Several brilliant falling stars dazzle my eyes as I lean my head against the lip of the spa. It’s sinking in that I won’t have much time to myself for the rest of the week. I’ll be on a hospital bed, enjoying the flavor of a bite stick—a wooden tongue depressor that keeps the airway clear during a seizure.

When I return to the room, I find Dad kicking back on his bed, a tall drink in one hand and the remote control in the other.

“President’s about to address the nation,” he announces, as if he’s personally arranged it. He must be in heaven. We don’t have cable at home, or even broadcast TV.

There’s a hum in the room I can’t quite place. I see a plastic
wrapper discarded beside the microwave. “Are you making
popcorn
?”

“Yeah. Should be a good show. Don’t forget to buzz your mom. She called. Tami too.”

“Cool. But … wait, isn’t the president recovering from surgery? Isn’t it, like, four a.m. on the East Coast? Who addresses the nation at four a.m. in a hospital gown?”

“Someone who’s woken up from surgery to discover half the country gnawing at his carcass, that’s who.”

“Dad. How much have you had to drink since I left”—I look at my phone—“thirty minutes ago?”

“I’m fine. Don’t worry about me.”

“Tragedy of the commons,” I say.

Dad grins. It’s an ecology phrase that describes how people stockpile goods when they’re afraid someone else will hoard them if they don’t. It happens with timber in unprotected forests, fish in international waters, and, apparently, liquor in hotel VIP courtesy bars.

The microwave hums along, but the popcorn bag inside never inflates. Dad looks through the little window. “Ring your mom before the speech begins,” he says. He pulls out the bag. “Not even hot.” He tosses the popcorn back in and resets the timer for five minutes.

I open the laptop and see Mom’s avatar active on the sidebar. I click on her and a window pops open on the computer. I can hear the insufferable pleas of the coqui frogs even before she and Kai appear, sitting by the desk at home. He’s in pajamas, sleepy. Mom is smiling firmly.

“Hi, sweetie.”

“Hi.”

“You’re off your meds already, huh?” she asks.

“Yeah.”

“You feeling okay?”

I roll my eyes, forgetting that I’m on a video chat, not a phone. I smile. “I’m fine, Mom.”

“You’re so strong, Lei. I’m very proud of you.”
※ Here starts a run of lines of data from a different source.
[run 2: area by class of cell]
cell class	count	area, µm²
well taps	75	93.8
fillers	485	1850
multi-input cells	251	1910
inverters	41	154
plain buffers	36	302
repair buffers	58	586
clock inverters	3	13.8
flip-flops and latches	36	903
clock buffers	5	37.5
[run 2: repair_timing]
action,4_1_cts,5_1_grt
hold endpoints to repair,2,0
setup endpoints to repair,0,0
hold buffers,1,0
===== config.mk =====
export PLATFORM = sky130hd
export DESIGN_NAME = move_commit_arbiter
export DESIGN_NICKNAME = d
export VERILOG_FILES = /design/src/rtl/move_commit_arbiter.sv
export SDC_FILE = /design/constraint.sdc
export NUM_CORES = 1
export LEC_CHECK = 0
export BUFFER_PORTS_ARGS = -buffer_cell sky130_fd_sc_hd__buf_4
export CAP_MARGIN = 10
export CORE_MARGIN = 3
export CORE_UTILIZATION = 50
export CTS_BUF_LIST = sky130_fd_sc_hd__clkbuf_4 sky130_fd_sc_hd__clkbuf_8
export DETAILED_ROUTE_END_ITERATION = 10
export HOLD_SLACK_MARGIN = 0.1
export PLACE_DENSITY = 0.81
export SYNTH_ARGS = -nofsm -noshare
export SYNTH_HDL_FRONTEND = slang
export SYNTH_SLANG_ARGS = --single-unit

===== constraint.sdc =====
create_clock -name CLOCK_50 -period 10 [get_ports CLOCK_50]
set_input_delay 0 -clock CLOCK_50 [delete_from_list [all_inputs] [get_ports CLOCK_50]]
set_output_delay 0 -clock CLOCK_50 [all_outputs]
set_load 0.03 [all_outputs]

===== src/rtl/move_commit_arbiter.sv =====
// move_commit_arbiter: owns the committed 8x8 board and the side-to-move flag.
// It arbitrates move commits from the local entry path and the remote link, and
// sequences each accepted move as validate, clear source, write destination,
// toggle turn.
// Optional build macro CAPTURE_LOG_EN adds capture reporting outputs
// (cap_valid, cap_piece, cap_cnt_w, cap_cnt_b).
// Piece codes: 0-5 white, 6-11 black, EMPTY_CODE empty. Squares are {row,col}.

module move_commit_arbiter #(
  parameter logic [3:0] EMPTY_CODE   = 4'd15,
  parameter logic       START_PLAYER = 1'b1
) (
  input  logic                 CLOCK_50,
  input  logic                 reset,
  input  logic                 setup,
  input  logic                 player,
  input  logic                 loc_req,
  input  logic [5:0]           loc_src,
  input  logic [5:0]           loc_dst,
  input  logic [3:0]           loc_piece,
  output logic                 loc_ack,
  input  logic                 rem_req,
  input  logic [5:0]           rem_src,
  input  logic [5:0]           rem_dst,
  input  logic [3:0]           rem_piece,
  output logic                 rem_ack,
  output logic                 rej,
  output logic [7:0][7:0][3:0] stable_board,
  output logic                 curr_player,
  output logic                 busy
`ifdef CAPTURE_LOG_EN
  ,
  output logic                 cap_valid,
  output logic [3:0]           cap_piece,
  output logic [3:0]           cap_cnt_w,
  output logic [3:0]           cap_cnt_b
`endif
);

  typedef enum logic [2:0] {
    StIdle,
    StCheck,
    StClrSrc,
    StWrDst,
    StDone
  } state_e;

  // Starting layout. local_white = 1 puts white on rows 6/7, else mirrored.
  function automatic logic [7:0][7:0][3:0] layout(input logic local_white);
    logic [7:0][7:0][3:0] b;
    logic [7:0][3:0]      back_w;
    // Index 0 is column 0: {0,1,2,3,4,2,1,0} read from column 0 upward.
    back_w = {4'd0, 4'd1, 4'd2, 4'd4, 4'd3, 4'd2, 4'd1, 4'd0};
    for (int r = 0; r < 8; r++) begin
      for (int c = 0; c < 8; c++) begin
        b[r][c] = EMPTY_CODE;
      end
    end
    for (int c = 0; c < 8; c++) begin
      b[0][c] = local_white ? back_w[c] + 4'd6 : back_w[c];
      b[1][c] = local_white ? 4'd11 : 4'd5;
      b[6][c] = local_white ? 4'd5 : 4'd11;
      b[7][c] = local_white ? back_w[c] : back_w[c] + 4'd6;
    end
    return b;
  endfunction

  // True when code is a piece of the given side (1 = white).
  function automatic logic of_side(input logic [3:0] code, input logic white);
    if (white) begin
      return code <= 4'd5;
    end
    return (code >= 4'd6) && (code <= 4'd11);
  endfunction

  state_e               r_state;
  state_e               w_state_d;
  logic [7:0][7:0][3:0] r_board;
  logic                 r_curr_player;
  logic [5:0]           r_src;
  logic [5:0]           r_dst;
  logic [3:0]           r_piece;
  logic                 r_from_loc;
  logic                 r_loc_ack;
  logic                 r_rem_ack;
  logic                 r_rej;

  logic                 w_loc_owns;
  logic [3:0]           w_src_code;
  logic [3:0]           w_dst_code;
  logic                 w_illegal;
  logic                 w_grant;
  logic                 w_grant_loc;
  logic                 w_loc_ack_d;
  logic                 w_rem_ack_d;
  logic                 w_rej_d;
  logic                 w_clr_src;
  logic                 w_wr_dst;

  assign w_loc_owns = (player == r_curr_player);
  assign w_src_code = r_board[r_src[5:3]][r_src[2:0]];
  assign w_dst_code = r_board[r_dst[5:3]][r_dst[2:0]];

  // The mover is always the side to move, whichever requester owns the turn.
  assign w_illegal = (r_src == r_dst)
                   | (w_src_code == EMPTY_CODE)
                   | !of_side(w_src_code, r_curr_player)
                   | of_side(w_dst_code, r_curr_player)
                   | (r_piece > 4'd11);

  assign stable_board = r_board;
  assign curr_player  = r_curr_player;
  assign busy         = (r_state != StIdle);
  assign loc_ack      = r_loc_ack;
  assign rem_ack      = r_rem_ack;
  assign rej          = r_rej;

  // Next-state and per-cycle control decode.
  always_comb begin
    w_state_d   = r_state;
    w_grant     = 1'b0;
    w_grant_loc = 1'b0;
    w_loc_ack_d = 1'b0;
    w_rem_ack_d = 1'b0;
    w_rej_d     = 1'b0;
    w_clr_src   = 1'b0;
    w_wr_dst    = 1'b0;
    unique case (r_state)
      StIdle: begin
        if (w_loc_owns) begin
          if (loc_req) begin
            w_grant     = 1'b1;
            w_grant_loc = 1'b1;
            w_state_d   = StCheck;
          end
          if (rem_req) begin
            w_rem_ack_d = 1'b1;
            w_rej_d     = 1'b1;
          end
        end else begin
          if (rem_req) begin
            w_grant   = 1'b1;
            w_state_d = StCheck;
          end
          if (loc_req) begin
            w_loc_ack_d = 1'b1;
            w_rej_d     = 1'b1;
          end
        end
      end
      StCheck: begin
        if (w_illegal) begin
          w_loc_ack_d = r_from_loc;
          w_rem_ack_d = !r_from_loc;
          w_rej_d     = 1'b1;
          w_state_d   = StIdle;
        end else begin
          w_state_d = StClrSrc;
        end
      end
      StClrSrc: begin
        w_clr_src = 1'b1;
        w_state_d = StWrDst;
      end
      StWrDst: begin
        // Ack is registered here so it lands in DONE with the updated board.
        w_wr_dst    = 1'b1;
        w_loc_ack_d = r_from_loc;
        w_rem_ack_d = !r_from_loc;
        w_state_d   = StDone;
      end
      StDone: begin
        w_state_d = StIdle;
      end
      default: begin
        w_state_d = StIdle;
      end
    endcase
  end

  // FSM state register; setup aborts any commit in flight.
  always_ff @(posedge CLOCK_50 or posedge reset) begin
    if (reset) begin
      r_state <= StIdle;
    end else if (setup) begin
      r_state <= StIdle;
    end else begin
      r_state <= w_state_d;
    end
  end

  // Board, turn flag, latched request and handshake pulses.
  always_ff @(posedge CLOCK_50 or posedge reset) begin
    if (reset) begin
      r_board       <= layout(1'b1);
      r_curr_player <= START_PLAYER;
      r_src         <= 6'd0;
      r_dst         <= 6'd0;
      r_piece       <= 4'd0;
      r_from_loc    <= 1'b0;
      r_loc_ack     <= 1'b0;
      r_rem_ack     <= 1'b0;
      r_rej         <= 1'b0;
    end else if (setup) begin
      r_board       <= layout(player);
      r_curr_player <= START_PLAYER;
      r_loc_ack     <= 1'b0;
      r_rem_ack     <= 1'b0;
      r_rej         <= 1'b0;
    end else begin
      r_loc_ack <= w_loc_ack_d;
      r_rem_ack <= w_rem_ack_d;
      r_rej     <= w_rej_d;
      if (w_grant) begin
        r_src      <= w_grant_loc ? loc_src : rem_src;
        r_dst      <= w_grant_loc ? loc_dst : rem_dst;
        r_piece    <= w_grant_loc ? loc_piece : rem_piece;
        r_from_loc <= w_grant_loc;
      end
      if (w_clr_src) begin
        r_board[r_src[5:3]][r_src[2:0]] <= EMPTY_CODE;
      end
      if (w_wr_dst) begin
        r_board[r_dst[5:3]][r_dst[2:0]] <= r_piece;
        r_curr_player                   <= ~r_curr_player;
      end
    end
  end

`ifdef CAPTURE_LOG_EN
  logic       r_cap_valid;
  logic [3:0] r_cap_piece;
  logic [3:0] r_cap_cnt_w;
  logic [3:0] r_cap_cnt_b;
  logic       w_cap_hit;

  // A capture is any destination write over an occupied square.
  assign w_cap_hit = w_wr_dst && (w_dst_code != EMPTY_CODE);

  assign cap_valid = r_cap_valid;
  assign cap_piece = r_cap_piece;
  assign cap_cnt_w = r_cap_cnt_w;
  assign cap_cnt_b = r_cap_cnt_b;

  // Capture pulse, captured piece and saturating per-side capture counters.
  always_ff @(posedge CLOCK_50 or posedge reset) begin
    if (reset) begin
      r_cap_valid <= 1'b0;
      r_cap_piece <= 4'd0;
      r_cap_cnt_w <= 4'd0;
      r_cap_cnt_b <= 4'd0;
    end else if (setup) begin
      r_cap_valid <= 1'b0;
      r_cap_piece <= 4'd0;
      r_cap_cnt_w <= 4'd0;
      r_cap_cnt_b <= 4'd0;
    end else begin
      r_cap_valid <= w_cap_hit;
      if (w_cap_hit) begin
        r_cap_piece <= w_dst_code;
        if (r_curr_player) begin
          if (r_cap_cnt_w != 4'd15) begin
            r_cap_cnt_w <= r_cap_cnt_w + 4'd1;
          end
        end else begin
          if (r_cap_cnt_b != 4'd15) begin
            r_cap_cnt_b <= r_cap_cnt_b + 4'd1;
          end
        end
      end
    end
  end
`endif

endmodule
I blush. “I love you, Mom. Where’s Tūtū?”

“He’s already in bed,” Kai says.

“What did you guys have for dinner?” Mom asks.

Dad shoots me a look and vigorously shakes his head. “Uh, you know, just … Thai.”
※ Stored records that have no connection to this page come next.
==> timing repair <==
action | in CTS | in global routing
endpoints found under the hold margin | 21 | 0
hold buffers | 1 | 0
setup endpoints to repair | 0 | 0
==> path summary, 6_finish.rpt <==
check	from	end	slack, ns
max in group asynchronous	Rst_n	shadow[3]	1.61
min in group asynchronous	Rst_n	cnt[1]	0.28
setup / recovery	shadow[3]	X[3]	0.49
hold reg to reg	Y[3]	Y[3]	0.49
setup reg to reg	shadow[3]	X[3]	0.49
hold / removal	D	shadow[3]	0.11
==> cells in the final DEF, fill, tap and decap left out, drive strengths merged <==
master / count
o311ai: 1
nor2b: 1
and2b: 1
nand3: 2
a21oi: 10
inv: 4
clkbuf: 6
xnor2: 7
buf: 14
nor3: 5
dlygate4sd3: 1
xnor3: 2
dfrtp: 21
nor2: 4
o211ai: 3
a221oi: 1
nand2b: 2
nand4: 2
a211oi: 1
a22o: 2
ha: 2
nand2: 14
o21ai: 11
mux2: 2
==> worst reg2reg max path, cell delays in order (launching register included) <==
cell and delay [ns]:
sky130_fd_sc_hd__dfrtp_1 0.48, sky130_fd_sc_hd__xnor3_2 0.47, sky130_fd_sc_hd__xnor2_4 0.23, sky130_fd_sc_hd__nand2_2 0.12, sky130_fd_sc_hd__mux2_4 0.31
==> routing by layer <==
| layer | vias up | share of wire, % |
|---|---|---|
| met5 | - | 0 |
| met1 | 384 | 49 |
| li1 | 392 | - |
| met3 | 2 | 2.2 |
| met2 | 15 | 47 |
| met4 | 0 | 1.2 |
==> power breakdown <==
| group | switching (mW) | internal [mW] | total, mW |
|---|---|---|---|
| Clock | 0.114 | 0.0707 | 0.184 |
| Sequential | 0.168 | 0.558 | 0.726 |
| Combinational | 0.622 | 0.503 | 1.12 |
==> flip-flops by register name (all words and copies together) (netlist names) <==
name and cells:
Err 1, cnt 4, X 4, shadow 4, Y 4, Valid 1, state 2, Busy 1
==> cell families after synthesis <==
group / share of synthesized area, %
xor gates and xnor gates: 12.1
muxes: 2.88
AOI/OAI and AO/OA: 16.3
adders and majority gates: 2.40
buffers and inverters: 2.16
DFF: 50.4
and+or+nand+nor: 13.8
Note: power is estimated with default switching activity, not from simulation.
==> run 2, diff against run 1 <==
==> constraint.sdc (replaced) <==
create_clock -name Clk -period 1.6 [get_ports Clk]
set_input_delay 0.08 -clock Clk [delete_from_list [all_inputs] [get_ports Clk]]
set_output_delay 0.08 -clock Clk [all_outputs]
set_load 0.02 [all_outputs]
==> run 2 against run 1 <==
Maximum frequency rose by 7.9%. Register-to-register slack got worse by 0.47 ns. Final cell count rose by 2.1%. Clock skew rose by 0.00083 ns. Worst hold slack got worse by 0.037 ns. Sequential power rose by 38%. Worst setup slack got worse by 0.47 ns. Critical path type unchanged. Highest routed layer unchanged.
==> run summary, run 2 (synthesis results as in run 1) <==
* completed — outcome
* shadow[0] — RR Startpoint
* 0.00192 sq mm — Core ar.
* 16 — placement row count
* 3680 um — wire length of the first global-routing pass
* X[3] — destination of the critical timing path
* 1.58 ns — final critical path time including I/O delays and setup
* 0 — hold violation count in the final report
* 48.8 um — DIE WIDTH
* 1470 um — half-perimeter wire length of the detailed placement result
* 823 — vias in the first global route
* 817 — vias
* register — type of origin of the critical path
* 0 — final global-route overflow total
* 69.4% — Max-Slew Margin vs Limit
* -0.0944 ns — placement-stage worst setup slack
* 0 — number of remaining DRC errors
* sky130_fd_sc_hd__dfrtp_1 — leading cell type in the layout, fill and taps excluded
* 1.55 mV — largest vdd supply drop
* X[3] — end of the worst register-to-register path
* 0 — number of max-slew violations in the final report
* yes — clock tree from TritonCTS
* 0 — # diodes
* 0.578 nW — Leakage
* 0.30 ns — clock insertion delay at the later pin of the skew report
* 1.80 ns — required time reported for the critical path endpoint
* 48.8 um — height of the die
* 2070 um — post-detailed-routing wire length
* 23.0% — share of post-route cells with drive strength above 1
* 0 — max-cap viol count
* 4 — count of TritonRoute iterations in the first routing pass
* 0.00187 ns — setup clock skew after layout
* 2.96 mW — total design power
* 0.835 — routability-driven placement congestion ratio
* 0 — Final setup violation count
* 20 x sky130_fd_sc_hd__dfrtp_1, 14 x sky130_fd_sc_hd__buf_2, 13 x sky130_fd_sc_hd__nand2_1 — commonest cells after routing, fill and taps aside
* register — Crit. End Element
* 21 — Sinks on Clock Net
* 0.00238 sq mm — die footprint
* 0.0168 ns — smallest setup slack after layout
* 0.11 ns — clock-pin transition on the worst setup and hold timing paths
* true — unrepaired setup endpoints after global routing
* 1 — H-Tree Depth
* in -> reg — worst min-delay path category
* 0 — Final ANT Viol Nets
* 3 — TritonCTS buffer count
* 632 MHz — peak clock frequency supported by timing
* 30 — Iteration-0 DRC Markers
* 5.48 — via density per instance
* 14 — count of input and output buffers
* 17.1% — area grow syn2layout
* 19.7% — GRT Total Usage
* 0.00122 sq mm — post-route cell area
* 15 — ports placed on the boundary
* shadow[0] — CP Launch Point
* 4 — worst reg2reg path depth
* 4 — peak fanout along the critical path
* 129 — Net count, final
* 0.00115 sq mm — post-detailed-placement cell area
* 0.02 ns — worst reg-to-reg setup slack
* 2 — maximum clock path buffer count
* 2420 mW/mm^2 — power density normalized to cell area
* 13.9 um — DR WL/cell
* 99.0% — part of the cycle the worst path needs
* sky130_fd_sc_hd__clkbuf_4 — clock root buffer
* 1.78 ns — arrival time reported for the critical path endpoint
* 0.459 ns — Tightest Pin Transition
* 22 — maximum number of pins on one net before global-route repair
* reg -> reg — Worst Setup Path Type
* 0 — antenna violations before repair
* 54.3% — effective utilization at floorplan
“Fine, don’t tell me,” Mom murmurs. “Say something, Kai.” She nudges him.

“I did more back handsprings today!”

I laugh. “You still have to practice before you catch up with me. Land your first backflip on a balance beam!”

“Whatevah. Boys don’t
do
balance beam.”

“Boys
can’t
do balance beam.”

Kai just grins.

“Anyway, Lei,” Mom interrupts, “we don’t mean to keep you. It’s late.”

I glance over at the TV. A somber anchorman is stalling: “The timing of this address is highly unusual.…”

I turn back to Mom. “Dad’s Command Center seems to be fully operational now.”

“Mike, turn it off!” Mom yells into the computer. She looks at me. “Don’t pay attention to all that stuff, Lei.”